(Collected data entries)

=======

**src/rtl/uart_pkg.sv**
```systemverilog
`default_nettype none
// ============================================================================
// Module : uart_pkg
// Brief  : Shared UART definitions: FSM state encoding, oversampling ratio,
//          data-bit count and the baud divider calculation. Shared by the
//          receiver and the transmitter.
// Rev    : 1.0  initial release
// ============================================================================
// Contents:
//   OVERSAMPLE    - oversample ticks per bit period (16)
//   DATA_BITS     - payload bits per frame (8)
//   OS_CNT_W      - width of an oversample tick counter
//   BIT_CNT_W     - width of a data-bit index counter
//   uart_state_t  - receiver FSM state type
//   c_ST_*        - receiver FSM state encodings
//   calc_div()    - clocks per oversample tick
// ============================================================================
package uart_pkg;

  localparam int unsigned OVERSAMPLE = 16;
  localparam int unsigned DATA_BITS  = 8;

  localparam int unsigned OS_CNT_W   = $clog2(OVERSAMPLE);
  localparam int unsigned BIT_CNT_W  = $clog2(DATA_BITS);

  typedef logic [2:0] uart_state_t;

  localparam logic [2:0] c_ST_IDLE      = 3'd0;
  localparam logic [2:0] c_ST_START     = 3'd1;
  localparam logic [2:0] c_ST_DATA      = 3'd2;
  localparam logic [2:0] c_ST_STOP      = 3'd3;
  localparam logic [2:0] c_ST_WAIT_IDLE = 3'd4;

  // Clocks per oversample tick, truncated. Clamped to 1 so a nonsensical
  // parameter pair still yields a working (if wrong-rate) counter.
  function automatic int unsigned calc_div(input int unsigned clk_hz,
                                           input int unsigned baud);
    int unsigned v_div;
    if (baud == 0) begin
      v_div = 1;
    end else begin
      v_div = clk_hz / (baud * OVERSAMPLE);
    end
    if (v_div < 1) begin
      v_div = 1;
    end
    return v_div;
  endfunction

endpackage : uart_pkg
`default_nettype wire

```
**src/rtl/uart_baud_tick.sv**
```systemverilog
`default_nettype none
// ============================================================================
// Module : uart_baud_tick
// Brief  : Oversample tick generator. Pulses 'tick' for one clock every
//          DIV = CLOCK_FREQUENCY/(BAUD_RATE*16) clocks. The counter wraps
//          from DIV-1 to 0 and is held at 0 while 'clear' is high, so the
//          first tick after 'clear' drops arrives exactly DIV clocks later.
// Rev    : 1.0  initial release
// ============================================================================
// Ports:
//   clock  in  1  system clock, rising edge
//   reset  in  1  synchronous active-high reset
//   clear  in  1  hold counter at 0 (phase-align to an external event)
//   tick   out 1  one-cycle oversample strobe
// ============================================================================
module uart_baud_tick
  import uart_pkg::*;
#(
  parameter int unsigned CLOCK_FREQUENCY = 50000000,
  parameter int unsigned BAUD_RATE       = 9600
) (
  input  logic clock,
  input  logic reset,
  input  logic clear,
  output logic tick
);

  localparam int unsigned c_DIV   = calc_div(CLOCK_FREQUENCY, BAUD_RATE);
  localparam int unsigned c_CNT_W = (c_DIV > 1) ? $clog2(c_DIV) : 1;
  localparam logic [c_CNT_W-1:0] c_LAST = c_CNT_W'(c_DIV - 1);
  localparam logic [c_CNT_W-1:0] c_ONE  = c_CNT_W'(1);

  logic [c_CNT_W-1:0] r_cnt;
  logic               w_at_last;

  assign w_at_last = (r_cnt == c_LAST);

  always_ff @(posedge clock) begin
    if (reset || clear) begin
      r_cnt <= '0;
    end else if (w_at_last) begin
      r_cnt <= '0;
    end else begin
      r_cnt <= r_cnt + c_ONE;
    end
  end

  // Combinational strobe: the consumer sees it in the same cycle the counter
  // wraps, keeping the tick and the wrap in lock-step.
  assign tick = w_at_last;

endmodule : uart_baud_tick
`default_nettype wire

```
**src/rtl/uart_rx.sv**
```systemverilog
`default_nettype none
// ============================================================================
// Module : uart_rx
// Brief  : 8N1 UART receiver with 16x oversampling. The line is brought into
//          the clock domain by a 2-flop synchroniser, the start bit is
//          validated at its midpoint, and each data/stop bit is then sampled
//          16 ticks later (mid-bit). A good stop bit updates rx_data_out and
//          pulses rx_valid; a low stop bit pulses rx_frame_error and the
//          receiver waits for the line to return high before re-arming.
// Rev    : 1.0  initial release
// ============================================================================
// Ports:
//   clock           in  1  system clock, rising edge
//   reset           in  1  synchronous active-high reset
//   serial_rx       in  1  asynchronous serial line, idle high
//   rx_data_out     out 8  last correctly received byte
//   rx_valid        out 1  one-cycle pulse: rx_data_out newly updated
//   rx_frame_error  out 1  one-cycle pulse: stop bit sampled low
//   rx_busy         out 1  high whenever the FSM is not in IDLE
// ============================================================================
module uart_rx
  import uart_pkg::*;
#(
  parameter int unsigned CLOCK_FREQUENCY = 50000000,
  parameter int unsigned BAUD_RATE       = 9600
) (
  input  logic                 clock,
  input  logic                 reset,
  input  logic                 serial_rx,
  output logic [DATA_BITS-1:0] rx_data_out,
  output logic                 rx_valid,
  output logic                 rx_frame_error,
  output logic                 rx_busy
);

  // Start bit is checked on the 8th tick (index 7), data/stop on the 16th.
  localparam logic [OS_CNT_W-1:0]  c_OS_MID  = OS_CNT_W'(OVERSAMPLE / 2 - 1);
  localparam logic [OS_CNT_W-1:0]  c_OS_LAST = OS_CNT_W'(OVERSAMPLE - 1);
  localparam logic [OS_CNT_W-1:0]  c_OS_ONE  = OS_CNT_W'(1);
  localparam logic [BIT_CNT_W-1:0] c_BIT_LAST = BIT_CNT_W'(DATA_BITS - 1);
  localparam logic [BIT_CNT_W-1:0] c_BIT_ONE  = BIT_CNT_W'(1);

  // --------------------------------------------------------------------------
  // Input synchroniser. Resets to the idle level so that reset release never
  // looks like a start bit.
  // --------------------------------------------------------------------------
  logic r_sync1;
  logic r_sync2;
  logic w_rx;

  always_ff @(posedge clock) begin
    if (reset) begin
      r_sync1 <= 1'b1;
      r_sync2 <= 1'b1;
    end else begin
      r_sync1 <= serial_rx;
      r_sync2 <= r_sync1;
    end
  end

  assign w_rx = r_sync2;

  // --------------------------------------------------------------------------
  // Oversample tick. Held at 0 while idle so the tick phase is referenced to
  // the detected start edge.
  // --------------------------------------------------------------------------
  uart_state_t r_state;
  logic        w_tick;
  logic        w_tick_clear;

  assign w_tick_clear = (r_state == c_ST_IDLE);

  uart_baud_tick #(
    .CLOCK_FREQUENCY (CLOCK_FREQUENCY),
    .BAUD_RATE       (BAUD_RATE)
  ) u_baud_tick (
    .clock (clock),
    .reset (reset),
    .clear (w_tick_clear),
    .tick  (w_tick)
  );

  // --------------------------------------------------------------------------
  // Receive FSM
  // --------------------------------------------------------------------------
  logic [OS_CNT_W-1:0]  r_os_cnt;
  logic [BIT_CNT_W-1:0] r_bit_cnt;
  logic [DATA_BITS-1:0] r_shift;
  logic [DATA_BITS-1:0] r_data;
  logic                 r_valid;
  logic                 r_ferr;
  logic                 w_os_mid;
  logic                 w_os_last;

  assign w_os_mid  = w_tick && (r_os_cnt == c_OS_MID);
  assign w_os_last = w_tick && (r_os_cnt == c_OS_LAST);

  always_ff @(posedge clock) begin
    if (reset) begin
      r_state   <= c_ST_IDLE;
      r_os_cnt  <= '0;
      r_bit_cnt <= '0;
      r_shift   <= '0;
      r_data    <= '0;
      r_valid   <= 1'b0;
      r_ferr    <= 1'b0;
    end else begin
      // Status strobes are single-cycle by construction: cleared every cycle
      // and set only on the one edge that leaves STOP.
      r_valid <= 1'b0;
      r_ferr  <= 1'b0;

      case (r_state)
        c_ST_IDLE: begin
          r_os_cnt  <= '0;
          r_bit_cnt <= '0;
          if (!w_rx) begin
            r_state <= c_ST_START;
          end
        end

        c_ST_START: begin
          if (w_os_mid) begin
            // Mid-start re-check rejects short glitches. The baud counter
            // wraps on this same edge, so clearing the tick index re-centres
            // all later samples on bit midpoints.
            r_os_cnt <= '0;
            if (w_rx) begin
              r_state <= c_ST_IDLE;
            end else begin
              r_state <= c_ST_DATA;
            end
          end else if (w_tick) begin
            r_os_cnt <= r_os_cnt + c_OS_ONE;
          end
        end

        c_ST_DATA: begin
          if (w_os_last) begin
            r_os_cnt <= '0;
            // LSB arrives first, so shift in from the top.
            r_shift  <= {w_rx, r_shift[DATA_BITS-1:1]};
            if (r_bit_cnt == c_BIT_LAST) begin
              r_bit_cnt <= '0;
              r_state   <= c_ST_STOP;
            end else begin
              r_bit_cnt <= r_bit_cnt + c_BIT_ONE;
            end
          end else if (w_tick) begin
            r_os_cnt <= r_os_cnt + c_OS_ONE;
          end
        end

        c_ST_STOP: begin
          if (w_os_last) begin
            r_os_cnt <= '0;
            if (w_rx) begin
              // Returning to IDLE half a bit early lets a back-to-back start
              // edge be caught on the first idle cycle.
              r_data  <= r_shift;
              r_valid <= 1'b1;
              r_state <= c_ST_IDLE;
            end else begin
              r_ferr  <= 1'b1;
              r_state <= c_ST_WAIT_IDLE;
            end
          end else if (w_tick) begin
            r_os_cnt <= r_os_cnt + c_OS_ONE;
          end
        end

        c_ST_WAIT_IDLE: begin
          // Break / framing fault: re-arm only once the line is released.
          if (w_rx) begin
            r_state <= c_ST_IDLE;
          end
        end

        default: begin
          r_state <= c_ST_IDLE;
        end
      endcase
    end
  end

  assign rx_data_out    = r_data;
  assign rx_valid       = r_valid;
  assign rx_frame_error = r_ferr;
  // Decoded from the registered state, so it drops on the same edge that
  // raises rx_valid.
  assign rx_busy        = (r_state != c_ST_IDLE);

endmodule : uart_rx
`default_nettype wire

```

=======

> WHAT IS EXPECTED: Search the records for the word "receiver" and copy out every line that holds it.

> EXERCISE OUTPUT:
//          receiver and the transmitter.
//   uart_state_t  - receiver FSM state type
//   c_ST_*        - receiver FSM state encodings
// Brief  : 8N1 UART receiver with 16x oversampling. The line is brought into
//          receiver waits for the line to return high before re-arming.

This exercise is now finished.